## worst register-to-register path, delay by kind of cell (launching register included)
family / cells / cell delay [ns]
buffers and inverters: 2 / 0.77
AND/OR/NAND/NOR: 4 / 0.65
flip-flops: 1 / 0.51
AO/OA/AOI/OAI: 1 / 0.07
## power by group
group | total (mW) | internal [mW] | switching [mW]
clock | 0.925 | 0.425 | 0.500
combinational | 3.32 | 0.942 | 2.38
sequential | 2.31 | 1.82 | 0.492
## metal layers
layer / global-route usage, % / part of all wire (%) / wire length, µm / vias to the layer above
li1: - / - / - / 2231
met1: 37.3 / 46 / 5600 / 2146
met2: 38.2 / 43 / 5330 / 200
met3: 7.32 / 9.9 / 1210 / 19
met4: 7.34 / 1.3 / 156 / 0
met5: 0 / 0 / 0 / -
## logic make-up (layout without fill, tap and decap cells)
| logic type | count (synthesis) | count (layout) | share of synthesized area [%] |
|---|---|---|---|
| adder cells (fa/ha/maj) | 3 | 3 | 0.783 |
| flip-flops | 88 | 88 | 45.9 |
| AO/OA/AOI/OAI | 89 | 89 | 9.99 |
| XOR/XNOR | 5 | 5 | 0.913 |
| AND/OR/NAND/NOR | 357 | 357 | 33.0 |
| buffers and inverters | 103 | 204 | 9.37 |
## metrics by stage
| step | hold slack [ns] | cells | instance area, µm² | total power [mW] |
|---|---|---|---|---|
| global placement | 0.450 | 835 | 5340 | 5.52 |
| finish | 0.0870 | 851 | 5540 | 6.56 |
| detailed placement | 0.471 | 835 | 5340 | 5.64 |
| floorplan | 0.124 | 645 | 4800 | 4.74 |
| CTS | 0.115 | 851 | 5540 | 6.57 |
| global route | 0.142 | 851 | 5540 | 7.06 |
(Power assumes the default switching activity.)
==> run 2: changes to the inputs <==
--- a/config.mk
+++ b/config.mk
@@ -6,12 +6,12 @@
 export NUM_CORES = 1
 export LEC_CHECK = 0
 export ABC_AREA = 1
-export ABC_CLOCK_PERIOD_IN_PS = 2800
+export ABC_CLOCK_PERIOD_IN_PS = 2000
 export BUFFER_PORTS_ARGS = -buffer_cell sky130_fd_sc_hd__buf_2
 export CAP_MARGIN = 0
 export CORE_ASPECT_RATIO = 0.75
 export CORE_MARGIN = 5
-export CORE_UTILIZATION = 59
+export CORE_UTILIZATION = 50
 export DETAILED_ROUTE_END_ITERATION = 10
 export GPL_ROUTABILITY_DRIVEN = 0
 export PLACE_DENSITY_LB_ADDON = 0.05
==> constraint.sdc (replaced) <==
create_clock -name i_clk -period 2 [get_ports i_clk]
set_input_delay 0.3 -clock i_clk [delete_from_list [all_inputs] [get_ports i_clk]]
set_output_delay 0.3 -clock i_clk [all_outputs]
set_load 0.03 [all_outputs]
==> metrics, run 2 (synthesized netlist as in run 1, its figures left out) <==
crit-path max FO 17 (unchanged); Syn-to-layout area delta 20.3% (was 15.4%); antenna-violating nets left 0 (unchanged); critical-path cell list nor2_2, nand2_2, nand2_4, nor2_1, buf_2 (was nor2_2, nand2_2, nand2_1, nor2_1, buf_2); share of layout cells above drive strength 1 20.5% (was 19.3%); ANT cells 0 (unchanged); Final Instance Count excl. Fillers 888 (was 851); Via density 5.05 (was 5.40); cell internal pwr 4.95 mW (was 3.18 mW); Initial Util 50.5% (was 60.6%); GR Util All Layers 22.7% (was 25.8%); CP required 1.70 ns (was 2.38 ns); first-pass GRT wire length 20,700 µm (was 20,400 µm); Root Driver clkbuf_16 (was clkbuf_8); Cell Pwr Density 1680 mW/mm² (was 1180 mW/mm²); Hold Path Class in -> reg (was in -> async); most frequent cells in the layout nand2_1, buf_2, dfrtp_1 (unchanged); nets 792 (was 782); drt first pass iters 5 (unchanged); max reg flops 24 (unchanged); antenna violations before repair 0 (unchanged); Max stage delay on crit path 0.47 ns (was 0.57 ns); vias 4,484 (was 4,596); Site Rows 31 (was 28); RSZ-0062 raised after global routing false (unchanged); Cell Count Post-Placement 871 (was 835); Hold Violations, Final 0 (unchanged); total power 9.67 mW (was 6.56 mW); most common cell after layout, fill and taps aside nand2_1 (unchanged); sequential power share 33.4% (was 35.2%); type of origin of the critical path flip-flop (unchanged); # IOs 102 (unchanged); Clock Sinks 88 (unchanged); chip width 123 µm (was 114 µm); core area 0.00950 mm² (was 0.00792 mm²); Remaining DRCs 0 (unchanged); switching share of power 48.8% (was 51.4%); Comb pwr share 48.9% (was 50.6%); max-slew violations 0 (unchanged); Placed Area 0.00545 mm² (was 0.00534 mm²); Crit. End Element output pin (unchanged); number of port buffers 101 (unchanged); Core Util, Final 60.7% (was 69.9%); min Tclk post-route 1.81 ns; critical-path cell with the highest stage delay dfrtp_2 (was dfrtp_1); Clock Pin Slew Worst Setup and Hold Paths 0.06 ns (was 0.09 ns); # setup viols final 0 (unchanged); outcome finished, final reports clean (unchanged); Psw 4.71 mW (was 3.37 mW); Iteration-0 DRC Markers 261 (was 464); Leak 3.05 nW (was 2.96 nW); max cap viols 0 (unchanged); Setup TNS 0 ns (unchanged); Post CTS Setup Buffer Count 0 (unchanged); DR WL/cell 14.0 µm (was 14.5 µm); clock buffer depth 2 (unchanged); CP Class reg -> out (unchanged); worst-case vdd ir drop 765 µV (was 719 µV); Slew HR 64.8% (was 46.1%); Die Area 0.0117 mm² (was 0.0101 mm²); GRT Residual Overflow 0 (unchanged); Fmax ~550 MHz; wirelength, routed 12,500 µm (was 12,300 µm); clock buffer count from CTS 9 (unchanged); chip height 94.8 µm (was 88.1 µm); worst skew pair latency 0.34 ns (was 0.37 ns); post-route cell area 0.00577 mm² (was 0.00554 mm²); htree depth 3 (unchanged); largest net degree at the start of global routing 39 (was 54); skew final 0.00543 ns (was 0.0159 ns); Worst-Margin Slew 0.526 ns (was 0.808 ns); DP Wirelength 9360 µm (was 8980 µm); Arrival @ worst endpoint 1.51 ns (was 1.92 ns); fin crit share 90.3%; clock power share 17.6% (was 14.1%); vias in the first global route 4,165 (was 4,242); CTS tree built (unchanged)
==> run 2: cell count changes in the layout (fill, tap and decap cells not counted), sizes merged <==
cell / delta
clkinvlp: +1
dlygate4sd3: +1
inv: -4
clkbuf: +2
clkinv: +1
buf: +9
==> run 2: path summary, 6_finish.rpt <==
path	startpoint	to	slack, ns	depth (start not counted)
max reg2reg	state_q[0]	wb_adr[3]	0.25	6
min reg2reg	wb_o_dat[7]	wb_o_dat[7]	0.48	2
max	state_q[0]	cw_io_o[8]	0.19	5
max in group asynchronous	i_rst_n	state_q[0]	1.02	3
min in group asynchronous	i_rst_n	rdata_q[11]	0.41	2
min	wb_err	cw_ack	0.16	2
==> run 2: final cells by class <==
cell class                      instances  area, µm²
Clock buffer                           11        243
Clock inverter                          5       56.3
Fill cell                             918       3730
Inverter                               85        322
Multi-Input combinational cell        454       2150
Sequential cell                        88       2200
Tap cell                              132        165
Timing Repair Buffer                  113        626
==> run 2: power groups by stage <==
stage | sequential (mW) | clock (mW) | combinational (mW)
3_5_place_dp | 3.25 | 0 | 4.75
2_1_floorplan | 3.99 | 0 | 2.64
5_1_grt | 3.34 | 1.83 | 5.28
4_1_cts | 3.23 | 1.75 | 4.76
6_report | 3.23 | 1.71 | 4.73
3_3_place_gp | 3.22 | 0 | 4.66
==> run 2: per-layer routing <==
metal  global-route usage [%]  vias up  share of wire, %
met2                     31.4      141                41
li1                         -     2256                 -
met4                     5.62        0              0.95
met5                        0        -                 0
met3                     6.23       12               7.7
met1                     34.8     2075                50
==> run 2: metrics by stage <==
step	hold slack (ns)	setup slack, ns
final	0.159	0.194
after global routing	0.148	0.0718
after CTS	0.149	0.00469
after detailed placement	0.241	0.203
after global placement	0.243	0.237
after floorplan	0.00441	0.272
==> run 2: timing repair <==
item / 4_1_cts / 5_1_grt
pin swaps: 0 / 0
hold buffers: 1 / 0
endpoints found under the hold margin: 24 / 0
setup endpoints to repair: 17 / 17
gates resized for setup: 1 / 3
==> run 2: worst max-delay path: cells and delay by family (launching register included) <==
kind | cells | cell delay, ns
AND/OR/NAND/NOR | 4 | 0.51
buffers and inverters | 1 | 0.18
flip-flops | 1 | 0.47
==
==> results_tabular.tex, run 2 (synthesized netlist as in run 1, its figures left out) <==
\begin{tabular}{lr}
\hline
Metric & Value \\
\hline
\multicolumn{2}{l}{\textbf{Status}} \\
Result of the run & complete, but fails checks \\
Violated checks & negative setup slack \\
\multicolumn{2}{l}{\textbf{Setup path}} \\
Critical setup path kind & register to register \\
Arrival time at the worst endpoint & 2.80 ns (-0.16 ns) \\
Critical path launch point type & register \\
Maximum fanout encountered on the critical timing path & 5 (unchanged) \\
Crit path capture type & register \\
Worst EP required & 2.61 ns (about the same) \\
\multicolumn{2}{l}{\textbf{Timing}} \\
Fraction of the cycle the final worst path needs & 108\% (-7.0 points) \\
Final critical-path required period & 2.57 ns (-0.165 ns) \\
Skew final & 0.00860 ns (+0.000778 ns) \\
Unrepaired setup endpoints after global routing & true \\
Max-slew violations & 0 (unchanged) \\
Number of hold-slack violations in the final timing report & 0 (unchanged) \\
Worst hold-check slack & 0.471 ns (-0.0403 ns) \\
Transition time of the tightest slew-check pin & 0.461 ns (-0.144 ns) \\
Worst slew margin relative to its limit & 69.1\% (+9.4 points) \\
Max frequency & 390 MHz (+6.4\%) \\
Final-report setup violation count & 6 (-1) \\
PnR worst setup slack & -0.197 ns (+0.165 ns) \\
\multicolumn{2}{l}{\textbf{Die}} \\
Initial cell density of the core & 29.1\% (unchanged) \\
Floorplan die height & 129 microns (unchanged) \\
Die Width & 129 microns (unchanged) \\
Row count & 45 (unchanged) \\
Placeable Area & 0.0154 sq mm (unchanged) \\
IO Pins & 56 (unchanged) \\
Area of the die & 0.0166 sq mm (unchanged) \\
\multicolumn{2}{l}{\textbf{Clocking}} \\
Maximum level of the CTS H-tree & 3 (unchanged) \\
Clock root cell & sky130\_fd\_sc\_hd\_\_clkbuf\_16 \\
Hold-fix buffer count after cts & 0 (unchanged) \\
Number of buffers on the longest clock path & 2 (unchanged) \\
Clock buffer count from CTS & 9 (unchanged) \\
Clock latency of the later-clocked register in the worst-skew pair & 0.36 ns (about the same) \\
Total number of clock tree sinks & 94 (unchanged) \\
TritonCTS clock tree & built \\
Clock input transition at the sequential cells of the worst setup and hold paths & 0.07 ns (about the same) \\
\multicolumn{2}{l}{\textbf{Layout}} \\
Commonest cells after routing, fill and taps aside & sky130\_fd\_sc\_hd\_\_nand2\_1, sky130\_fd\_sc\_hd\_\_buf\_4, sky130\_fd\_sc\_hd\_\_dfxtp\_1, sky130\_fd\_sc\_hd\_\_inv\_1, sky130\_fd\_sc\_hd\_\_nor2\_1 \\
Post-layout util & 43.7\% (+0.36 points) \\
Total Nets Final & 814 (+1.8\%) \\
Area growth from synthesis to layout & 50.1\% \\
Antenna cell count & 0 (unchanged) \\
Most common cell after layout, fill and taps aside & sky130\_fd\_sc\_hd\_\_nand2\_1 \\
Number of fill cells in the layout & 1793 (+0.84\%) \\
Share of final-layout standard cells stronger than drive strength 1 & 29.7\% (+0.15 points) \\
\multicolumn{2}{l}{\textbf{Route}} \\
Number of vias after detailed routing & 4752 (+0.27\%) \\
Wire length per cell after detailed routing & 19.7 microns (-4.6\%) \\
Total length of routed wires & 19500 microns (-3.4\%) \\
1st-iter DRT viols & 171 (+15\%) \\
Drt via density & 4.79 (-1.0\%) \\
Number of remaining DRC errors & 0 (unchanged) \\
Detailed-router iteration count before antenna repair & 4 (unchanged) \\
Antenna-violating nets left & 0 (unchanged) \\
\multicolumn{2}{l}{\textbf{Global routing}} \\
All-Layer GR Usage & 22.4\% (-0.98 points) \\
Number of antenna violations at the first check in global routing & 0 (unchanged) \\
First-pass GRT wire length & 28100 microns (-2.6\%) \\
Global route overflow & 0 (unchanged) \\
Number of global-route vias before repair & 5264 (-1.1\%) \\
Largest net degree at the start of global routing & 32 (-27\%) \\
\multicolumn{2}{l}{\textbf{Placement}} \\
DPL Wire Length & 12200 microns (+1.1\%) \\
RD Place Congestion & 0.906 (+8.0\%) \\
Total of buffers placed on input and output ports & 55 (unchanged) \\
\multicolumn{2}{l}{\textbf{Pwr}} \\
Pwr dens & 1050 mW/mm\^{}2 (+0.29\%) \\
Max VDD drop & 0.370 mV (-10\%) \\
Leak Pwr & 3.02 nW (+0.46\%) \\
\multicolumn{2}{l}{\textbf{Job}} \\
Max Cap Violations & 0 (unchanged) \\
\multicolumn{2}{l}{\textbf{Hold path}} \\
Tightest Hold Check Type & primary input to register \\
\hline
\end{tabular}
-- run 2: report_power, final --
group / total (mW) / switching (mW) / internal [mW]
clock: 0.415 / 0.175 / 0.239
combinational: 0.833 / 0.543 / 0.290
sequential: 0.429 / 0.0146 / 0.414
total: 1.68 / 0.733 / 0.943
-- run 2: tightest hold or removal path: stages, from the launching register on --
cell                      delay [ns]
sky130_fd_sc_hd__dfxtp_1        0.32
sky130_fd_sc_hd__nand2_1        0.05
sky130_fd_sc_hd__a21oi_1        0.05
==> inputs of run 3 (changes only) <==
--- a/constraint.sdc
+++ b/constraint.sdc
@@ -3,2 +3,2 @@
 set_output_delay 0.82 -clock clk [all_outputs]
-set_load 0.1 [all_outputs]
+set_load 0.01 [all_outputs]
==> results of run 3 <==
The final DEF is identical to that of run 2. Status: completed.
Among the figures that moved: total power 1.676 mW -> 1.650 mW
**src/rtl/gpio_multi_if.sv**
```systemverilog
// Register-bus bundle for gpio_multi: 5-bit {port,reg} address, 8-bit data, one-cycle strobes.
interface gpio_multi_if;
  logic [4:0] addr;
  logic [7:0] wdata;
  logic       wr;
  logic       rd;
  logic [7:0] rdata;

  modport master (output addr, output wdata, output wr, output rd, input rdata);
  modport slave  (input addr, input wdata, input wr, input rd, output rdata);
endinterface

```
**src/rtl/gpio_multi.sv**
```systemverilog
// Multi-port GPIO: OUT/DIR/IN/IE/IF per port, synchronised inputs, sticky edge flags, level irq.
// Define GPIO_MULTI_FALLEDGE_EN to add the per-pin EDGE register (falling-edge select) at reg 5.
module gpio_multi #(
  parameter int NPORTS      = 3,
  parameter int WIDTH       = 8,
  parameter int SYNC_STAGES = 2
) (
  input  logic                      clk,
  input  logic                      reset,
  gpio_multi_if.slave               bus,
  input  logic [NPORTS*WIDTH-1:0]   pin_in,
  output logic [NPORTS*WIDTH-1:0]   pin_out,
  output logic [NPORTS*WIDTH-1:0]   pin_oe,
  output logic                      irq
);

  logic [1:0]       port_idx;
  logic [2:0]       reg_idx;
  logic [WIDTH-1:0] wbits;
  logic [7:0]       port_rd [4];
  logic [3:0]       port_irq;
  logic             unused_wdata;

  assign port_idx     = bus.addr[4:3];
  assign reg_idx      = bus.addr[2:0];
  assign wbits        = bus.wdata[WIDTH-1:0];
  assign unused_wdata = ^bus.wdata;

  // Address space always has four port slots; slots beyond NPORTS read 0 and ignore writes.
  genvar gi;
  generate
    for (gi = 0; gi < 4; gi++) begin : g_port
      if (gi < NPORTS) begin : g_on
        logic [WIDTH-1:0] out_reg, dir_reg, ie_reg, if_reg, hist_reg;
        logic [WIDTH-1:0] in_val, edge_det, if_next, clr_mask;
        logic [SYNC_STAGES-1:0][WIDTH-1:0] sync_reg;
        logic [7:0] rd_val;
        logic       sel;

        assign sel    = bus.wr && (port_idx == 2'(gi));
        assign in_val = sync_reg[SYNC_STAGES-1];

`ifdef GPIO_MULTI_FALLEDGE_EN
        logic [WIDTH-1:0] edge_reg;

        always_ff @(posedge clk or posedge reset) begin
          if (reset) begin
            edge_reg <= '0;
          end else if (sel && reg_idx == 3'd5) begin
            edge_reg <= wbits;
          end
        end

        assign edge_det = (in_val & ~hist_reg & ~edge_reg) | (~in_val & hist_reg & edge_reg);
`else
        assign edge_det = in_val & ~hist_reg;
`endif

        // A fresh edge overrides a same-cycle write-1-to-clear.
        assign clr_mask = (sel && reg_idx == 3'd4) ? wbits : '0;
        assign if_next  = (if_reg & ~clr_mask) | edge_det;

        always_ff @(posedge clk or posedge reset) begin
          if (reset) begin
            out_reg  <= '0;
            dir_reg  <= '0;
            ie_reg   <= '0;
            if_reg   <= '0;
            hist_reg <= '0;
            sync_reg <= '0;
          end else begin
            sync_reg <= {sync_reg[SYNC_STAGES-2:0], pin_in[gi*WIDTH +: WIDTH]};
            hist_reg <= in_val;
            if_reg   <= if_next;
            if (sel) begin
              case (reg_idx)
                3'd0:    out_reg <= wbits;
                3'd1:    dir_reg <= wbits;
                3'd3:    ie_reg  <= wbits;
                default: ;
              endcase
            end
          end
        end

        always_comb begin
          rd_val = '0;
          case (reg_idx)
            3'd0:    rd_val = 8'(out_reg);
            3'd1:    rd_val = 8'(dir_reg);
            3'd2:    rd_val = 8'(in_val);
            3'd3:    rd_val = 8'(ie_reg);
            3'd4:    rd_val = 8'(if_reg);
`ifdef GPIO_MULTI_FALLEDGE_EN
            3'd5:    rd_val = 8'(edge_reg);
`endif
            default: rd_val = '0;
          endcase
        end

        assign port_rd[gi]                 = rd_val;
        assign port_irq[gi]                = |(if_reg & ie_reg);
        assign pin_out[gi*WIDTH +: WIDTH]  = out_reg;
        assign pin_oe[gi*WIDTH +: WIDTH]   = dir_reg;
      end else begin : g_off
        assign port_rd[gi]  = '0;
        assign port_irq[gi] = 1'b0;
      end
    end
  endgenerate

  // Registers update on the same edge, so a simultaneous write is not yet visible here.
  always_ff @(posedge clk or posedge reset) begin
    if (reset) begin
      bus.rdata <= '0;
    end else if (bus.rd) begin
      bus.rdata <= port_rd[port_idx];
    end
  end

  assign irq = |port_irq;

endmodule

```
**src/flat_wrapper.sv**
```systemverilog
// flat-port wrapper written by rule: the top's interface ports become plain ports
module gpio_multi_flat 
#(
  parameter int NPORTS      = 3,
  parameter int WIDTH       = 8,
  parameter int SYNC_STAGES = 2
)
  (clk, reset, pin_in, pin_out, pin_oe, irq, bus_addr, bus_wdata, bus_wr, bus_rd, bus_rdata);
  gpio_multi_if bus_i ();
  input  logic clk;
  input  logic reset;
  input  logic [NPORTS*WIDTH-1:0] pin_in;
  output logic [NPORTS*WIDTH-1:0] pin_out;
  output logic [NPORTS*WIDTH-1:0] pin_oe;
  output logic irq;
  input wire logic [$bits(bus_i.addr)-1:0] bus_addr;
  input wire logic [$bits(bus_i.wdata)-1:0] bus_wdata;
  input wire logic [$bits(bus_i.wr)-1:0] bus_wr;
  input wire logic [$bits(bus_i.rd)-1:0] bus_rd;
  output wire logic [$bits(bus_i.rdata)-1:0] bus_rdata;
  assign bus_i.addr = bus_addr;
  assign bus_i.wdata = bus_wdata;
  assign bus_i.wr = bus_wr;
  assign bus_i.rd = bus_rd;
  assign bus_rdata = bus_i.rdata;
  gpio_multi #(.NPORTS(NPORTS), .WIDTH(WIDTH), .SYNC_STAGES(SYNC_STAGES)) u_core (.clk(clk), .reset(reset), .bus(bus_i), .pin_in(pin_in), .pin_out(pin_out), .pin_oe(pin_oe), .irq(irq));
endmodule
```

▶ [Work item] From the material above, set down exactly the lines starting at the one with "## worst register-to-register" and ending at the one with "export DETAILED_ROUTE_END_ITERATION = 10", end lines included.

▶ [Exercise answer]
## worst register-to-register path, delay by kind of cell (launching register included)
family / cells / cell delay [ns]
buffers and inverters: 2 / 0.77
AND/OR/NAND/NOR: 4 / 0.65
flip-flops: 1 / 0.51
AO/OA/AOI/OAI: 1 / 0.07
## power by group
group | total (mW) | internal [mW] | switching [mW]
clock | 0.925 | 0.425 | 0.500
combinational | 3.32 | 0.942 | 2.38
sequential | 2.31 | 1.82 | 0.492
## metal layers
layer / global-route usage, % / part of all wire (%) / wire length, µm / vias to the layer above
li1: - / - / - / 2231
met1: 37.3 / 46 / 5600 / 2146
met2: 38.2 / 43 / 5330 / 200
met3: 7.32 / 9.9 / 1210 / 19
met4: 7.34 / 1.3 / 156 / 0
met5: 0 / 0 / 0 / -
## logic make-up (layout without fill, tap and decap cells)
| logic type | count (synthesis) | count (layout) | share of synthesized area [%] |
|---|---|---|---|
| adder cells (fa/ha/maj) | 3 | 3 | 0.783 |
| flip-flops | 88 | 88 | 45.9 |
| AO/OA/AOI/OAI | 89 | 89 | 9.99 |
| XOR/XNOR | 5 | 5 | 0.913 |
| AND/OR/NAND/NOR | 357 | 357 | 33.0 |
| buffers and inverters | 103 | 204 | 9.37 |
## metrics by stage
| step | hold slack [ns] | cells | instance area, µm² | total power [mW] |
|---|---|---|---|---|
| global placement | 0.450 | 835 | 5340 | 5.52 |
| finish | 0.0870 | 851 | 5540 | 6.56 |
| detailed placement | 0.471 | 835 | 5340 | 5.64 |
| floorplan | 0.124 | 645 | 4800 | 4.74 |
| CTS | 0.115 | 851 | 5540 | 6.57 |
| global route | 0.142 | 851 | 5540 | 7.06 |
(Power assumes the default switching activity.)
==> run 2: changes to the inputs <==
--- a/config.mk
+++ b/config.mk
@@ -6,12 +6,12 @@
 export NUM_CORES = 1
 export LEC_CHECK = 0
 export ABC_AREA = 1
-export ABC_CLOCK_PERIOD_IN_PS = 2800
+export ABC_CLOCK_PERIOD_IN_PS = 2000
 export BUFFER_PORTS_ARGS = -buffer_cell sky130_fd_sc_hd__buf_2
 export CAP_MARGIN = 0
 export CORE_ASPECT_RATIO = 0.75
 export CORE_MARGIN = 5
-export CORE_UTILIZATION = 59
+export CORE_UTILIZATION = 50
 export DETAILED_ROUTE_END_ITERATION = 10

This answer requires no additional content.